This design comes from an exercise in tuning for small area, a short achievable clock period and few clock cycles on the open sky130 flow, not from production work.
The RTL was checked by simulation tests, not by an equivalence proof against the original design.
Power figures rest on the tool's default switching activity, not on a simulated workload.

**flow/design.v**
```verilog
module bale_decoder (
    input  wire        clk,
    input  wire        rst,
    input  wire        in_valid,
    output reg         in_ready,
    input  wire [7:0]  in_data,
    input  wire        in_last,
    output reg         out_valid,
    input  wire        out_ready,
    output reg  [7:0]  out_data,
    output reg         done,
    output reg         bad,
    output reg         crc_fail,
    output wire [31:0] label
);
    localparam [3:0] S_HDR   = 4'd0,
                     S_TAG   = 4'd1,
                     S_EXT0  = 4'd2,
                     S_EXT1  = 4'd3,
                     S_DATA  = 4'd4,    
                     S_DELTA = 4'd5,
                     S_PAD   = 4'd6,
                     S_TRL   = 4'd7,
                     S_DISC  = 4'd8,    
                     S_FIN   = 4'd9;    
    localparam [31:0] CRC_RESIDUE = 32'hB798B438;
    reg [3:0]  state;
    reg [3:0]  hcnt;           
    reg        form;           
    reg        fmt_err;
    reg        vpend;          
    reg [16:0] crem;           
    reg [16:0] brem;           
    reg [31:0] label_r;
    reg [3:0]  pos9;           
    reg        tdelta;         
    reg        x64;            
    reg [15:0] trem;           
    reg [1:0]  fidx;           
    reg [4:0]  dw;             
    reg [24:0] ib;             
    reg [4:0]  ibcnt;
    reg [35:0] hist;
    reg [3:0]  pend;           
    reg [31:0] crc;
    assign label = label_r;
    function [31:0] crc32c_byte;
        input [31:0] c;
        input [7:0]  b;
        integer k;
        reg [31:0] x;
        begin
            x = c ^ {24'd0, b};
            for (k = 0; k < 8; k = k + 1)
                x = x[0] ? ((x >> 1) ^ 32'h82F63B78) : (x >> 1);
            crc32c_byte = x;
        end
    endfunction
    reg [7:0] obyte;
    always @(*) begin
        case (pend)
            4'd4:    obyte = hist[35:28];
            4'd5:    obyte = hist[33:26];
            4'd6:    obyte = hist[31:24];
            4'd7:    obyte = hist[29:22];
            4'd8:    obyte = hist[27:20];
            4'd9:    obyte = hist[25:18];
            4'd10:   obyte = hist[23:16];
            4'd11:   obyte = hist[21:14];
            default: obyte = hist[19:12];
        endcase
    end
    wire       xfer   = (pend >= 4'd4) && (!out_valid || out_ready);
    wire [3:0] pend_a = xfer ? pend - 4'd4 : pend;
    wire        flast  = (trem == 16'd0) && (fidx == 2'd3);    
    wire        fslot  = (state == S_DELTA) && (ibcnt > dw) && (pend_a <= 4'd3);
    wire        fbad9  = fslot && (fidx == 2'd0) && (crem < 17'd9);  
    wire        fcomp  = fslot && !fbad9;
    wire        dsign  = ib[dw];
    reg  [17:0] dx;
    integer i;
    always @(*) begin
        for (i = 0; i < 18; i = i + 1)
            dx[i] = (i <= dw) ? ib[i] : dsign;
    end
    wire [17:0] field = hist[17:0] + dx;
    wire [24:0] ib_sh   = (ib >> dw) >> 1;
    wire        ib_left = (ib_sh != 25'd0);
    wire fire = in_valid && in_ready;
    wire last = fire && in_last;
    wire bz   = (brem == 17'd0);
    wire size_bad   = ({1'b0, brem} > ({1'b0, crem | 17'd3} + 18'd1));
    wire stored_bad = !form && (brem != crem);
    reg  hbad;
    always @(*) begin
        case (hcnt)
            4'd0:  hbad = (in_data != 8'h42);
            4'd1:  hbad = (in_data != 8'h5A);
            4'd2:  hbad = (in_data != 8'h01);
            4'd3:  hbad = (in_data[7:1] != 7'd0);
            4'd6:  hbad = (in_data[7:1] != 7'd0) || (in_data[0] && (crem[15:0] != 16'd0));
            4'd7:  hbad = (in_data != 8'd0);
            4'd10: hbad = (in_data[7:1] != 7'd0);
            4'd11: hbad = (in_data != 8'd0);
            4'd12: hbad = size_bad || stored_bad;
            default: hbad = 1'b0;
        endcase
    end
    reg [3:0] nstate;
    reg       fault;
    reg       fin_ok;      
    wire      lit_end  = form ? ((trem == 16'd0) && !x64) : (brem == 17'd1);
    wire [3:0] after_body = (hcnt[1:0] == 2'd3) ? S_TRL : S_PAD;   
    wire      tag_bad  = (in_data[7:6] == 2'b01) || (in_data[7:6] == 2'b11) ||
                         ((in_data[7:6] == 2'b10) &&
                          (in_data[5] || (in_data[4:0] > 5'd17) || (pos9 != 4'd0)));
    always @(*) begin
        nstate = state;
        fault  = 1'b0;
        fin_ok = 1'b0;
        case (state)
            S_HDR: if (fire) begin
                fault = hbad;
                if (hcnt == 4'd15)
                    nstate = bz ? S_TRL : (form ? S_TAG : S_DATA);
            end
            S_TAG: if (fire) begin
                fault = tag_bad;
                if (in_data[7] || (in_data[5:0] == 6'd63)) nstate = S_EXT0;
                else                                       nstate = S_DATA;
            end
            S_EXT0: if (fire) begin
                fault  = bz;
                nstate = S_EXT1;
            end
            S_EXT1: if (fire) begin
                fault  = bz;
                nstate = tdelta ? S_DELTA : S_DATA;
            end
            S_DATA: if (fire) begin
                fault = bz || (crem == 17'd0);
                if (lit_end)
                    nstate = (brem == 17'd1) ? after_body : S_TAG;
            end
            S_DELTA: begin
                if (fire) fault = bz;
                if (fbad9) fault = 1'b1;
                if (fcomp && flast) begin
                    if (ib_left) fault = 1'b1;
                    nstate = !bz ? S_TAG : ((hcnt[1:0] == 2'd0) ? S_TRL : S_PAD);
                end
            end
            S_PAD: if (fire) begin
                fault = (in_data != 8'd0);
                if (hcnt[1:0] == 2'd3) nstate = S_TRL;
            end
            S_TRL: if (fire) begin
                if (hcnt[1:0] == 2'd3) begin
                    fault  = !in_last;
                    fin_ok = in_last;
                end
            end
            S_DISC: if (last) nstate = S_FIN;
            S_FIN:  if (pend == 4'd0 && !out_valid) nstate = S_HDR;
            default: nstate = S_HDR;
        endcase
    end
    reg [3:0] state_n;
    reg [3:0] pend_n;
    reg [4:0] ibcnt_n;
    reg [1:0] fidx_n;
    reg [15:0] trem_n;
    reg [4:0] dw_n;
    reg       ovalid_n;
    always @(*) begin
        if (state == S_DISC || state == S_FIN)
            state_n = nstate;
        else if (fault || (last && !fin_ok))
            state_n = last ? S_FIN : S_DISC;
        else if (fin_ok)
            state_n = S_HDR;
        else
            state_n = nstate;
        if (state == S_DISC || state == S_FIN)
            pend_n = (pend_a < 4'd4) ? 4'd0 : pend_a;
        else
            pend_n = pend_a + (fcomp ? 4'd9 : 4'd0) +
                     ((fire && state == S_DATA) ? 4'd4 : 4'd0);
        ovalid_n = xfer || (out_valid && !out_ready);
        if (state == S_EXT1)
            ibcnt_n = 5'd0;
        else
            ibcnt_n = ibcnt + (fcomp ? ~dw : 5'd0) +
                      ((fire && state == S_DELTA) ? 5'd8 : 5'd0);
        dw_n   = (state == S_TAG && fire) ? in_data[4:0] : dw;
        fidx_n = (state == S_EXT1) ? 2'd0 : (fcomp ? fidx + 2'd1 : fidx);
        trem_n = trem;
        if (state == S_TAG && fire)
            trem_n = {10'd0, in_data[5:0]};
        else if (state == S_EXT0 && fire)
            trem_n = {trem[15:8], in_data};
        else if (state == S_EXT1 && fire)
            trem_n = {in_data, trem[7:0]};
        else if (state == S_DATA && fire)
            trem_n = (trem == 16'd0) ? 16'd62 : trem - 16'd1;
        else if (fcomp && fidx == 2'd3)
            trem_n = trem - 16'd1;
    end
    wire       flast1 = (trem == 16'd0) && (fidx == 2'd2);    
    wire [4:0] c00 = ibcnt;
    wire [4:0] c10 = ibcnt + 5'd8;
    wire [4:0] c01 = ibcnt + ~dw;
    wire [4:0] c11 = ibcnt + ~dw + 5'd8;
    function dneed;
        input [4:0] c;
        input [4:0] d;
        input       fl;
        begin
            dneed = (c <= 5'd17) && ((c <= d) || ((c[4:1] <= d) && !fl));
        end
    endfunction
    wire r00 = dneed(c00, dw, flast);
    wire r10 = dneed(c10, dw, flast);
    wire r01 = dneed(c01, dw, flast1);
    wire r11 = dneed(c11, dw, flast1);
    wire dfire = fire && (state == S_DELTA);
    wire rdelta = (state != S_DELTA) ? 1'b1 :
                  fcomp ? (dfire ? r11 : r01) : (dfire ? r10 : r00);
    reg  ready_n;
    always @(*) begin
        case (state_n)
            S_HDR, S_TAG, S_EXT0, S_EXT1, S_PAD, S_DISC: ready_n = 1'b1;
            S_DATA:  ready_n = (pend_n <= 4'd4);
            S_DELTA: ready_n = rdelta;
            S_TRL:   ready_n = (pend_n == 4'd0) &&
                               (((hcnt[1:0] + (fire ? 2'd1 : 2'd0)) != 2'd3) || !ovalid_n);
            default: ready_n = 1'b0;
        endcase
    end
    always @(posedge clk) begin
        if (rst) begin
            state     <= S_HDR;
            hcnt      <= 4'd0;
            pend      <= 4'd0;
            out_valid <= 1'b0;
            in_ready  <= 1'b0;
            done      <= 1'b0;
            vpend     <= 1'b0;
            fmt_err   <= 1'b0;
        end else begin
            state     <= state_n;
            pend      <= pend_n;
            out_valid <= ovalid_n;
            in_ready  <= ready_n;
            if (last || (state == S_FIN))
                hcnt <= 4'd0;
            else if (fire)
                hcnt <= hcnt + 4'd1;
            vpend <= fin_ok;
            done  <= vpend || (state == S_FIN && nstate == S_HDR);
            if (state == S_HDR && fire && hcnt == 4'd0)
                fmt_err <= fault || last;        
            else if ((fault || (last && !fin_ok)) && state != S_DISC && state != S_FIN)
                fmt_err <= 1'b1;
            else if (fin_ok && crem != 17'd0)    
                fmt_err <= 1'b1;
        end
    end
    always @(posedge clk) begin
        bad      <= fmt_err || !vpend || (crc != CRC_RESIDUE);
        crc_fail <= !fmt_err && vpend && (crc != CRC_RESIDUE);
        if (xfer) out_data <= obyte;
        if (state == S_HDR)
            crc <= 32'hFFFFFFFF;
        else if (xfer || (fire && state == S_TRL))
            crc <= crc32c_byte(crc, xfer ? obyte : in_data);
        if (fcomp)
            hist <= {field, hist[35:18]};
        else if (fire && (state == S_HDR || state == S_DATA))
            hist <= {(state == S_DATA) ? in_data : 8'd0, hist[35:8]};
        if (state == S_HDR && fire) begin
            case (hcnt)
                4'd3:  form          <= in_data[0];
                4'd12: label_r[7:0]  <= in_data;
                4'd13: label_r[15:8] <= in_data;
                4'd14: label_r[23:16]<= in_data;
                4'd15: label_r[31:24]<= in_data;
                default: ;
            endcase
        end
        if (state == S_HDR) begin
            if (fire) begin
                if (hcnt == 4'd4) crem[7:0]  <= in_data;
                if (hcnt == 4'd5) crem[15:8] <= in_data;
                if (hcnt == 4'd6) crem[16]   <= in_data[0];
            end
        end else if (fcomp && fidx == 2'd0)
            crem <= crem - 17'd9;
        else if (fire && state == S_DATA)
            crem <= crem - 17'd1;
        if (state == S_HDR) begin
            if (fire) begin
                if (hcnt == 4'd8)  brem[7:0]  <= in_data;
                if (hcnt == 4'd9)  brem[15:8] <= in_data;
                if (hcnt == 4'd10) brem[16]   <= in_data[0];
            end
        end else if (fire && (state == S_TAG || state == S_EXT0 || state == S_EXT1 ||
                              state == S_DATA || state == S_DELTA))
            brem <= brem - 17'd1;
        if (state == S_HDR)
            pos9 <= 4'd0;
        else if (fire && state == S_DATA)
            pos9 <= (pos9 == 4'd8) ? 4'd0 : pos9 + 4'd1;
        dw    <= dw_n;
        trem  <= trem_n;
        fidx  <= fidx_n;
        ibcnt <= ibcnt_n;
        if (state == S_TAG && fire) begin
            tdelta <= in_data[7];
            x64    <= !in_data[7] && (in_data[5:0] == 6'd63);
        end else if (state == S_DATA && fire && trem == 16'd0)
            x64    <= 1'b0;
        if (state == S_EXT1)
            ib <= 25'd0;
        else begin : ibupd
            reg [24:0] is;
            reg [4:0]  cs;
            is = fcomp ? ib_sh : ib;
            cs = fcomp ? ibcnt + ~dw : ibcnt;
            if (fire && state == S_DELTA)
                ib <= is | ({17'd0, in_data} << cs);
            else
                ib <= is;
        end
    end
endmodule
```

## YOUR TASK
Within the entries above, find the string "crem" and return each line that holds it.

## EXERCISE OUTPUT
    reg [16:0] crem;           
    wire        fbad9  = fslot && (fidx == 2'd0) && (crem < 17'd9);  
    wire size_bad   = ({1'b0, brem} > ({1'b0, crem | 17'd3} + 18'd1));
    wire stored_bad = !form && (brem != crem);
            4'd6:  hbad = (in_data[7:1] != 7'd0) || (in_data[0] && (crem[15:0] != 16'd0));
                fault = bz || (crem == 17'd0);
            else if (fin_ok && crem != 17'd0)    
                if (hcnt == 4'd4) crem[7:0]  <= in_data;
                if (hcnt == 4'd5) crem[15:8] <= in_data;
                if (hcnt == 4'd6) crem[16]   <= in_data[0];
            crem <= crem - 17'd9;
            crem <= crem - 17'd1;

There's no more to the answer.